• **About this task**
Among the records below, find each line bearing the word "xnor" and copy it.
▬▬▬
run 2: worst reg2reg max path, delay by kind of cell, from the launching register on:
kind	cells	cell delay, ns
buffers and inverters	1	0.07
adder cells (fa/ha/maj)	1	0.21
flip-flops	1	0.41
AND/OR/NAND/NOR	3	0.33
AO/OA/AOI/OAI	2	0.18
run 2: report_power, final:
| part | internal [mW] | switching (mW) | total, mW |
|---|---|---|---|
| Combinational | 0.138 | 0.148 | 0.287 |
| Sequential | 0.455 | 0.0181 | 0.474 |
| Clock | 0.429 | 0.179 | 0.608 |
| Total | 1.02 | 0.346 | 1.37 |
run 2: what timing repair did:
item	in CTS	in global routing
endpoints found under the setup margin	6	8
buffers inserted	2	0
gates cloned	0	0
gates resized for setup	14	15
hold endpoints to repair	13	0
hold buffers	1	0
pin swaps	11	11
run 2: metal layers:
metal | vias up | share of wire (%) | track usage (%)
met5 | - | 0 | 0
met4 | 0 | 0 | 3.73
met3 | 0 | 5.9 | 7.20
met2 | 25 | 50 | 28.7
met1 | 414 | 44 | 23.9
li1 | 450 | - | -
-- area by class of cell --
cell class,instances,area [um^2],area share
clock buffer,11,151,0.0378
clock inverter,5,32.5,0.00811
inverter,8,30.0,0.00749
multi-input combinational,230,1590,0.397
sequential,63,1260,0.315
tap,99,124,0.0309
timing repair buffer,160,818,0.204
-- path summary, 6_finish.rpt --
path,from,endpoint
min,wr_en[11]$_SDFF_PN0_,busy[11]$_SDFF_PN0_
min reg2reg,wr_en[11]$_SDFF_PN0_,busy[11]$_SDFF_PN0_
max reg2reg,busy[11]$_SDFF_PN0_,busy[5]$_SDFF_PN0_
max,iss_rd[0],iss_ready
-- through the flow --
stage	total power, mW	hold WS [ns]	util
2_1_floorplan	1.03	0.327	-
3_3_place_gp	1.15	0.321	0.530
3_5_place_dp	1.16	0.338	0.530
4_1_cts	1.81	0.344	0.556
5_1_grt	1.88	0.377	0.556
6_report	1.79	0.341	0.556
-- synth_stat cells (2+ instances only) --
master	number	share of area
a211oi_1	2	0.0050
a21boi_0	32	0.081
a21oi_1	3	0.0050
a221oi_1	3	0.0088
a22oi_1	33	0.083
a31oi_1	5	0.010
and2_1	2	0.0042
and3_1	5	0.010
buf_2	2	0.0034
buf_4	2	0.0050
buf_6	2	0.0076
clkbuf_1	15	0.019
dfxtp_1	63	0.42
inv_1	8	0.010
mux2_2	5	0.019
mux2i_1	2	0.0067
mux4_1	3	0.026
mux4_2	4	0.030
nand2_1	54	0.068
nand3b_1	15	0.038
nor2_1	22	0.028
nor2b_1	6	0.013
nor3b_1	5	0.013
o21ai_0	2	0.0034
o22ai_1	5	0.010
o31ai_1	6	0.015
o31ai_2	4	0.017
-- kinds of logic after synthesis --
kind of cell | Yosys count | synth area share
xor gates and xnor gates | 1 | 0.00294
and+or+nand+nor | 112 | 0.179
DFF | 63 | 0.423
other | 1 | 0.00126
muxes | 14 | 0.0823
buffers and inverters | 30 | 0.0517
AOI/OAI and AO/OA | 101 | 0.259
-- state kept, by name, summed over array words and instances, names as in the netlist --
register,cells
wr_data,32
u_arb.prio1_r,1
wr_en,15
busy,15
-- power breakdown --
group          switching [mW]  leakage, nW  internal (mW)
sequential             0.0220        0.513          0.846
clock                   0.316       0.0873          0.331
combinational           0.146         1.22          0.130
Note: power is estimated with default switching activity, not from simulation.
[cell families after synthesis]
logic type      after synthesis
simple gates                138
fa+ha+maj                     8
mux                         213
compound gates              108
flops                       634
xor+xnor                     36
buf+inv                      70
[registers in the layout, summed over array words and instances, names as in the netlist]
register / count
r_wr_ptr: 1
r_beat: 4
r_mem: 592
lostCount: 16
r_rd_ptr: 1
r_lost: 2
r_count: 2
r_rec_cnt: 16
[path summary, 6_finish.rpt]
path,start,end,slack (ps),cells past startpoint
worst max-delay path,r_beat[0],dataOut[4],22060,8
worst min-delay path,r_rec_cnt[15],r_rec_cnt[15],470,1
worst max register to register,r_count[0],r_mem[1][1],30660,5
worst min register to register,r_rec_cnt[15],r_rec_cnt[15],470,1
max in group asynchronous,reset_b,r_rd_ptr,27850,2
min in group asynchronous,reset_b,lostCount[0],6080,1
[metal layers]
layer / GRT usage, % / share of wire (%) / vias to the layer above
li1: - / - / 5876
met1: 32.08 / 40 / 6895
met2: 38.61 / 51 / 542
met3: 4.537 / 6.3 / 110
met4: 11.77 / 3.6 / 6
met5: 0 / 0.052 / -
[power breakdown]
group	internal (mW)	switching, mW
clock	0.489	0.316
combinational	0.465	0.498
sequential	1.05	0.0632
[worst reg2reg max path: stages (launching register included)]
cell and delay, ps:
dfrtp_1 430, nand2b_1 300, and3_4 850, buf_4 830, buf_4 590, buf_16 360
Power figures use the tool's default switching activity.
$ cat config.mk
export PLATFORM = sky130hd
export DESIGN_NAME = fetch_if_id_stage
export DESIGN_NICKNAME = d
export VERILOG_FILES = /design/src/rtl/fetch_pkg.sv /design/src/rtl/fetch_if_id_stage_if_id_reg.sv /design/src/rtl/fetch_if_id_stage.sv
export SDC_FILE = /design/constraint.sdc
export NUM_CORES = 1
export LEC_CHECK = 0
export CORE_MARGIN = 5
export CORE_UTILIZATION = 55
export CTS_CLUSTER_SIZE = 8
export DETAILED_ROUTE_END_ITERATION = 16
export GPL_TIMING_DRIVEN = 1
export PLACE_DENSITY = 0.85
export SETUP_SLACK_MARGIN = 0.02
export SYNTH_ARGS = -nofsm -noshare
export SYNTH_HDL_FRONTEND = slang
export SYNTH_SLANG_ARGS = --single-unit
$ cat constraint.sdc
create_clock -name clk -period 4.8 [get_ports clk]
set_clock_uncertainty 0.15 [all_clocks]
set_input_delay 0.72 -clock clk [delete_from_list [all_inputs] [get_ports clk]]
set_output_delay 0.72 -clock clk [all_outputs]
set_load 0.1 [all_outputs]
$ cat src/rtl/fetch_pkg.sv
// ============================================================================
// Module      : fetch_pkg
// Description : Shared types and constants for the instruction-fetch stage
//               and its IF/ID pipeline register.
// Revision    : 1.0 - initial release
// ============================================================================
`default_nettype none

package fetch_pkg;

    // Architectural no-op used to fill an empty IF/ID slot (mov r0,r0).
    localparam logic [31:0] NOP_INSTR = 32'hE1A0_0000;

    // Sequential fetch increment in bytes.
    localparam int unsigned PC_STEP = 4;

    // Fetch sequencer states.
    typedef enum logic [1:0] {
        REQ   = 2'd0,
        HOLD  = 2'd1,
        DRAIN = 2'd2
    } fetch_state_t;

    // Contents of the IF/ID pipeline register.
    typedef struct packed {
        logic [31:0] instr;
        logic [31:0] pc;
        logic        valid;
    } if_id_t;

    // Increment that sticks at all-ones instead of wrapping.
    function automatic logic [31:0] sat_inc(input logic [31:0] value);
        return (value == 32'hFFFF_FFFF) ? value : value + 32'd1;
    endfunction

endpackage

`default_nettype wire

$ cat src/rtl/fetch_if_id_stage_if_id_reg.sv
// ============================================================================
// Module      : if_id_reg
// Description : IF/ID pipeline register. Flush wins over load and leaves the
//               slot holding an invalid no-op at address zero.
// Revision    : 1.0 - initial release
// ============================================================================
`default_nettype none

module if_id_reg
    import fetch_pkg::*;
(
    input  logic   clk,
    input  logic   rst,
    input  logic   i_load,
    input  logic   i_flush,
    input  if_id_t i_d,
    output if_id_t o_q
);

    localparam if_id_t C_EMPTY = '{instr: NOP_INSTR, pc: 32'h0, valid: 1'b0};

    if_id_t r_q;

    // Register update: reset and flush both empty the slot, load captures d.
    always_ff @(posedge clk) begin
        if (rst) begin
            r_q <= C_EMPTY;
        end else if (i_flush) begin
            r_q <= C_EMPTY;
        end else if (i_load) begin
            r_q <= i_d;
        end
    end

    assign o_q = r_q;

endmodule

`default_nettype wire

$ cat src/rtl/fetch_if_id_stage.sv
// ============================================================================
// Module      : fetch_if_id_stage
// Description : Instruction fetch stage with PC, req/ack instruction-memory
//               sequencer, single-entry hold buffer for stalls, branch
//               redirect with in-flight request draining, and the IF/ID
//               pipeline register feeding decode.
// Options     : FETCH_PERF_CNT_EN - adds saturating fetch/stall counters.
// Revision    : 1.0 - initial release
// ============================================================================
`default_nettype none

module fetch_if_id_stage
    import fetch_pkg::*;
#(
    // The IF/ID struct carries 32-bit fields, so these stay at 32.
    parameter int                ADDR_W   = 32,
    parameter int                INSTR_W  = 32,
    parameter logic [ADDR_W-1:0] RESET_PC = '0
) (
    input  logic               clk,
    input  logic               reset,
    input  logic               stall_in,
    input  logic               branch_taken_in,
    input  logic [ADDR_W-1:0]  branch_target_in,
    output logic               imem_req_out,
    output logic [ADDR_W-1:0]  imem_addr_out,
    input  logic               imem_ack_in,
    input  logic [INSTR_W-1:0] imem_rdata_in,
    output logic [INSTR_W-1:0] if_id_instr_out,
    output logic [ADDR_W-1:0]  if_id_pc_out,
    output logic               if_id_valid_out
`ifdef FETCH_PERF_CNT_EN
    ,
    output logic [31:0]        perf_fetch_cnt_out,
    output logic [31:0]        perf_stall_cnt_out
`endif
);

    // ------------------------------------------------------------------
    // State
    // ------------------------------------------------------------------
    fetch_state_t       r_state;
    logic [ADDR_W-1:0]  r_pc;
    logic [INSTR_W-1:0] r_buf_instr;
    logic [ADDR_W-1:0]  r_buf_pc;
    logic               r_kill;
    // Low for the first cycle after reset so no request overlaps reset.
    logic               r_req_en;

    logic               w_load;
    logic               w_flush;
    if_id_t             w_d;
    if_id_t             w_if_id;

    // ------------------------------------------------------------------
    // Memory request: only the REQ state drives a request.
    // ------------------------------------------------------------------
    assign imem_req_out  = r_req_en && (r_state == REQ);
    assign imem_addr_out = r_pc;

    // IF/ID control derived from the current state and handshake inputs.
    always_comb begin
        w_load  = 1'b0;
        w_flush = 1'b0;
        w_d     = '{instr: imem_rdata_in, pc: r_pc, valid: 1'b1};
        if (r_req_en) begin
            case (r_state)
                REQ: begin
                    if (branch_taken_in) begin
                        w_flush = 1'b1;
                    end else if (imem_ack_in && !stall_in) begin
                        w_load = 1'b1;
                    end else if (!imem_ack_in && !stall_in) begin
                        // Nothing arrived and decode can accept: bubble.
                        w_flush = 1'b1;
                    end
                end
                HOLD: begin
                    if (branch_taken_in) begin
                        w_flush = 1'b1;
                    end else if (!stall_in) begin
                        w_load = 1'b1;
                        w_d    = '{instr: r_buf_instr, pc: r_buf_pc, valid: 1'b1};
                    end
                end
                default: begin
                    // DRAIN: IF/ID was already flushed on entry.
                end
            endcase
        end
    end

    // Fetch sequencer, PC and hold buffer; branch redirect overrides stall.
    always_ff @(posedge clk) begin
        if (reset) begin
            r_state     <= REQ;
            r_pc        <= RESET_PC;
            r_buf_instr <= NOP_INSTR;
            r_buf_pc    <= '0;
            r_kill      <= 1'b0;
            r_req_en    <= 1'b0;
        end else begin
            r_req_en <= 1'b1;
            if (r_req_en) begin
                case (r_state)
                    REQ: begin
                        if (branch_taken_in) begin
                            r_pc <= branch_target_in;
                            if (!imem_ack_in) begin
                                // Request still outstanding: finish it
                                // without letting its data through.
                                r_kill  <= 1'b1;
                                r_state <= DRAIN;
                            end
                        end else if (imem_ack_in) begin
                            if (!stall_in) begin
                                r_pc <= r_pc + ADDR_W'(PC_STEP);
                            end else begin
                                r_buf_instr <= imem_rdata_in;
                                r_buf_pc    <= r_pc;
                                r_state     <= HOLD;
                            end
                        end
                    end
                    HOLD: begin
                        if (branch_taken_in) begin
                            r_pc    <= branch_target_in;
                            r_state <= REQ;
                        end else if (!stall_in) begin
                            // r_pc still addresses the buffered word.
                            r_pc    <= r_pc + ADDR_W'(PC_STEP);
                            r_state <= REQ;
                        end
                    end
                    DRAIN: begin
                        if (branch_taken_in) begin
                            r_pc <= branch_target_in;
                        end
                        if (imem_ack_in && r_kill) begin
                            r_kill  <= 1'b0;
                            r_state <= REQ;
                        end
                    end
                    default: begin
                        r_state <= REQ;
                    end
                endcase
            end
        end
    end

    // ------------------------------------------------------------------
    // IF/ID register
    // ------------------------------------------------------------------
    if_id_reg u_if_id_reg (
        .clk     (clk),
        .rst     (reset),
        .i_load  (w_load),
        .i_flush (w_flush),
        .i_d     (w_d),
        .o_q     (w_if_id)
    );

    assign if_id_instr_out = w_if_id.instr;
    assign if_id_pc_out    = w_if_id.pc;
    assign if_id_valid_out = w_if_id.valid;

`ifdef FETCH_PERF_CNT_EN
    // ------------------------------------------------------------------
    // Performance counters
    // ------------------------------------------------------------------
    logic [31:0] r_perf_fetch_cnt;
    logic [31:0] r_perf_stall_cnt;

    // Saturating counts of valid IF/ID writes and stalled cycles.
    always_ff @(posedge clk) begin
        if (reset) begin
            r_perf_fetch_cnt <= '0;
            r_perf_stall_cnt <= '0;
        end else begin
            if (w_load && !w_flush) begin
                r_perf_fetch_cnt <= sat_inc(r_perf_fetch_cnt);
            end
            if (stall_in) begin
                r_perf_stall_cnt <= sat_inc(r_perf_stall_cnt);
            end
        end
    end

    assign perf_fetch_cnt_out = r_perf_fetch_cnt;
    assign perf_stall_cnt_out = r_perf_stall_cnt;
`endif

endmodule

`default_nettype wire

After elaboration in Yosys (flattened, before gate mapping)
Index checks and enable logic that the tools add are counted.

Bitwise logic cells: 1. Eq/ne operators: 10. Reductions and logical operators: 14. Shifts and indexed selects: 0. Multiply operators: 0. Order comparisons: 0. Divide/modulo/power cells: 0. Add/subtract/negate cells: 1. Muxes and demuxes: 35.

Operator list (count): 65-bit two-way mux (4); 32-bit two-way mux (5); 32-bit case mux with 3 select lines (1); 32-bit by 3-bit adder with 32-bit output, second input constant (1); 1-bit two-way mux (14); 2-bit two-way mux (7); 3-bit inequality test, second input constant (4); 5-bit AND reduction (2); 2-bit inequality test, second input constant (4); 1-bit case mux with 2 select lines (3); 2-bit case mux with 3 select lines (1); 6-bit AND reduction (1); 1-bit logical AND (4); 4-bit AND reduction (1); 3-bit nonzero test (1); 2-bit by 1-bit == test with 1-bit output, second input constant (1); 2-bit == test, second input constant (1); 1-bit zero test (2); 2-bit zero test (1); 2-bit nonzero test (1); 2-bit OR reduction (1); 1-bit NOT (1).

Output and inout port bits: 98. Bits of input ports: 69. Bits in read-only memories: 0. Bits in latches: 0. Memories: 0. RAM bits: 0. Register bits: 165.

Longest topological paths before layout
Gate-level depths: netlist (run 1).

Word-level depth: 8. Gate-level depth with buffers: 9.

Hierarchy
A second synthesis (run 1) with hierarchy kept.

Cell total of the unflattened synthesis: 872. Area, all modules: 7651.1 um2.

By module, submodules not included: fetch_if_id_stage (seq. area each 2001.9 um2, cells each 661, instances 1, area an instance 5345.1 um2); if_id_reg (seq. area each 1301.2 um2, cells each 211, instances 1, area an instance 2306.0 um2).

Least setup slack after synthesis (run 1)
Ideal clock, no wire load.

Path type: reg-to-output. From: register r_state[0]. To: output imem_req_out. Buffers on the path: 3. Required time: 3.930 ns. Data arrival time: 2.960 ns. Setup slack: 0.970 ns. Stages on the path, launching flop included: 5. Cell sequence: dfxtp_1 > buf_2 > buf_1 > buf_1 > nor3_1.

Cells in the longest elaborated chain, start to end: 2.

Ends and longest elaborated chain: start: declaration (line fetch_if_id_stage.sv:42) `fetch_state_t r_state;`; start signal: assignment (line fetch_if_id_stage.sv:96) `r_state <= REQ;`; start signal: assignment (line fetch_if_id_stage.sv:113) `r_state <= DRAIN;`; start signal: assignment (line fetch_if_id_stage.sv:121) `r_state <= HOLD;`; 2-bit zero test (line fetch_if_id_stage.sv:58) `assign imem_req_out = r_req_en && (r_state == REQ);`; 1-bit logical AND (line fetch_if_id_stage.sv:58); end: declaration (line fetch_if_id_stage.sv:25) `output logic imem_req_out,`.

No other way between the ends.

Worst setup path after layout (run 1)
Same ends and word-level chain as after synthesis.

==> summary.txt, run 1 <==
Run status
  – Status: finished clean

Drt
  – Met2 Wirelength: 9954 um
  – Post-Route WL: 21470 um
  – Highest metal used: met4
  – Wire per inst: 17.06 um
  – Met3 Wirelength: 1916 um
  – Via density: 5.955
  – ANT nets after route: 0
  – Drt first pass iters: 8
  – DRC Markers: 0
  – Metal-1 WL: 9323 um
  – Total number of vias: 7492
  – DR iter-0 viols: 748

Clocking
  – # resized after CTS: 0
  – Number of hold buffers added after cts: 0
  – CTS sink count: 165
  – Num CTS Buffers: 17
  – Post-CTS setup buffer count: 0
  – Clock buffer depth: 2
  – Root Driver: clkbuf_16
  – CTS H-tree lvls: 4
  – Worst-path clk slew: 0.06 ns
  – Skew-Pair Late Insertion Delay: 0.42 ns
  – CTS tree: built

Cells and area
  – Post-Layout Cell Count: 1258
  – Nets@finish: 1142
  – Area grow syn2layout: 29.53%
  – Antenna diodes: 0
  – Proportion of layout cells with a drive suffix above 1: 5.545%

Yosys
  – Post-synthesis sequential area ratio: 44.42%
  – Distinct cells, synth: 67
  – Synth Net Count: 1034
  – #FFs+latches synth: 165
  – Ys async rst share: 0%
  – Number of enable flip-flop cells after synthesis: 0
  – Primary FF master, synth: dfxtp_1
  – Avg Inst Size Synth: 7.714 sq um
  – Syn Inst Count: 964
  – Synthesized area: 7436 sq um
  – Yosys warning total: 0

STA
  – Slew Limit Fails: 0
  – Hold Fails Final Rpt: 0
  – Slew margin rel.: 30.44%
  – Fmax: 288.7 MHz
  – RSZ-0062 raised after global routing: false
  – Final setup vio count: 0
  – Setup TNS Final: 0 ns
  – Worst-Margin Slew: 1.040 ns
  – Final cycle utilization of the critical path: 72.17%
  – Fin crit period: 3.464 ns

Placed design
  – HPWL after detailed placement: 13620 um
  – Buffers on Ports: 166
  – GP Congestion: 0.8924
  – Dpl cells: 1229

Power
  – Power Density: 350.6 nW/um^2
  – Max IR drop VDD: 0.2379 mV
  – LEAKAGE: 0.003169 uW

Floorplanning
  – Die width: 126.3 um
  – Die height: 126.3 um
  – I/O pin total: 167
  – Initial Util: 56.15%
  – DIE AREA: 15950 sq um
  – Row cnt: 42
  – Core Area: 13240 sq um

GRT
  – First-pass GRT wire length: 34590 um
  – Initial antenna violation count: 0
  – Total gr overflow: 0
  – Total global-route track usage: 26.07%
  – Largest net degree at the start of global routing: 65
  – Vias in the first global route: 6888

Worst setup path
  – CP startpoint kind: register
  – CP max stage delay: 1.23 ns
  – CP delay by family, top: buffers and inverters
  – WP buf/inv: 1
  – Crit path max fanout: 42
  – Setup CP Type: register to primary output
  – CP max-delay cell: clkdlybuf4s50_1
  – Worst endpoint data arrival time: 2.59 ns
  – CP endpoint kind: primary output
  – Crit path required time: 3.93 ns
  – CP cell instances: nor3_1, clkdlybuf4s50_1

Worst hold path
  – HP Class: register to register

Job
  – Max-cap violations: 0
kinds of logic after synthesis:
family	synth area share (%)
muxes	0.2860
AOI/OAI and AO/OA	21.30
buffers and inverters	5.990
DFF	44.42
and+or+nand+nor	27.83
adders and majority gates	0.1682
final timing paths:
check                           end           start  slack, ns  cells after the start
setup / recovery       imem_req_out      r_state[0]       1.34                      2
hold / removal       r_buf_instr[3]  r_buf_instr[3]       0.30                      2
setup reg to reg  imem_addr_out[16]      r_state[0]       1.64                      5
hold reg to reg      r_buf_instr[3]  r_buf_instr[3]       0.30                      2
final cells by class:
type                    count  area, sq um
fillers                  1048         3611
well taps                 176        220.2
clock inverters             6        105.1
clock buffers              23        447.9
repair buffers            181         1797
multi-input cells         699         3727
flip-flops and latches    165         3304
inverters                   8        30.03
cell usage after synthesis (5+ instances only):
cell type	number	share of area, %
a211o_1	7	0.82
a21oi_1	90	6.1
a22oi_1	7	0.71
a311oi_1	60	7.1
a31oi_1	7	0.59
and3_1	7	0.59
buf_1	9	0.45
buf_2	13	0.87
clkbuf_1	60	3.0
dfxtp_1	165	44
inv_1	8	0.40
nand2_1	232	12
nand3_1	92	6.2
nand4_1	6	0.50
nor2_1	82	4.1
nor2b_1	5	0.42
nor3_1	8	0.54
nor4_1	5	0.42
o21ai_0	18	1.2
routing by layer:
metal	vias to the layer above	track usage, %
li1	3630	-
met1	3475	35.42
met2	360	41.66
met3	27	6.139
met4	0	7.445
met5	-	0
where the power goes:
group          internal (uW)  switching [uW]  total, uW
clock                    807             511       1320
sequential              1410            58.0       1470
combinational            172             417        589
per-stage QoR:
stage	setup WS (ns)	hold slack, ns	power (uW)	instance area [sq um]	utilization (%)
after detailed placement	1.220	0.2967	2082	9079	68.56
after global routing	1.236	0.3193	3485	9632	72.73
after floorplan	0.9705	0.2866	1900	7436	-
after CTS	1.356	0.3049	3385	9632	72.73
after global placement	1.306	0.2917	2077	9079	68.56
final	1.336	0.3029	3377	9632	72.73
flip-flops by register name, summed over array words and instances, names as in the netlist:
signal           count
imem_addr_out       32
r_buf_instr         32
r_buf_pc            32
r_kill               1
r_req_en             1
r_state              2
u_if_id_reg.o_q     65
layout by cell type, fill, tap and decap left out, types with 4 or more instances in the layout:
cell type        Yosys  final
a211o_1              7      7
a21oi_1             90     90
a22oi_1              7      7
a311oi_1            60     60
a31oi_1              7      7
and3_1               7      7
buf_4                3     14
clkbuf_1            60      6
clkbuf_16            0     17
clkdlybuf4s50_1      0    165
dfxtp_1            165    164
inv_1                8      8
nand2_1            232    231
nand3_1             92     92
nand4_1              6      6
nor2_1              82     81
nor2b_1              5      5
nor3_1               8      8
nor4_1               5      5
o21ai_0             18     18
or4_1                4      4
worst min-delay path, stage by stage, from the launching register on:
cell and delay, ns:
dfxtp_1 0.31, nand2_1 0.05, a21oi_1 0.05
No activity file was read; power rests on OpenSTA's default activity.
==> run 2: changes to the inputs <==
--- a/config.mk
+++ b/config.mk
@@ -6,11 +6,11 @@
 export NUM_CORES = 1
 export LEC_CHECK = 0
 export CORE_MARGIN = 5
-export CORE_UTILIZATION = 55
+export CORE_UTILIZATION = 51
 export CTS_CLUSTER_SIZE = 8
 export DETAILED_ROUTE_END_ITERATION = 16
 export GPL_TIMING_DRIVEN = 1
-export PLACE_DENSITY = 0.85
+export PLACE_DENSITY = 0.8
 export SETUP_SLACK_MARGIN = 0.02
 export SYNTH_ARGS = -nofsm -noshare
 export SYNTH_HDL_FRONTEND = slang
==> constraint.sdc (replaced) <==
create_clock -name clk -period 3.42 [get_ports clk]
set_clock_uncertainty 0.15 [all_clocks]
set_input_delay 0.513 -clock clk [delete_from_list [all_inputs] [get_ports clk]]
set_output_delay 0.513 -clock clk [all_outputs]
set_load 0.1 [all_outputs]
==> run 2 against run 1 <==
  * Global-route usage fell by 1.1 points
  * Register-to-register slack worse by 0.73 ns
  * Critical path type is now input port to register
  * Via count grew 0.53%
  * Sequential power increased by 40%
  * Critical path depth is 4 higher
  * Flip-flop and latch count is the same
  * Worst hold slack lost 0.049 ns
  * Wire length is 0.92% higher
▬▬▬
• **Worked solution**
xor gates and xnor gates | 1 | 0.00294
xor+xnor                     36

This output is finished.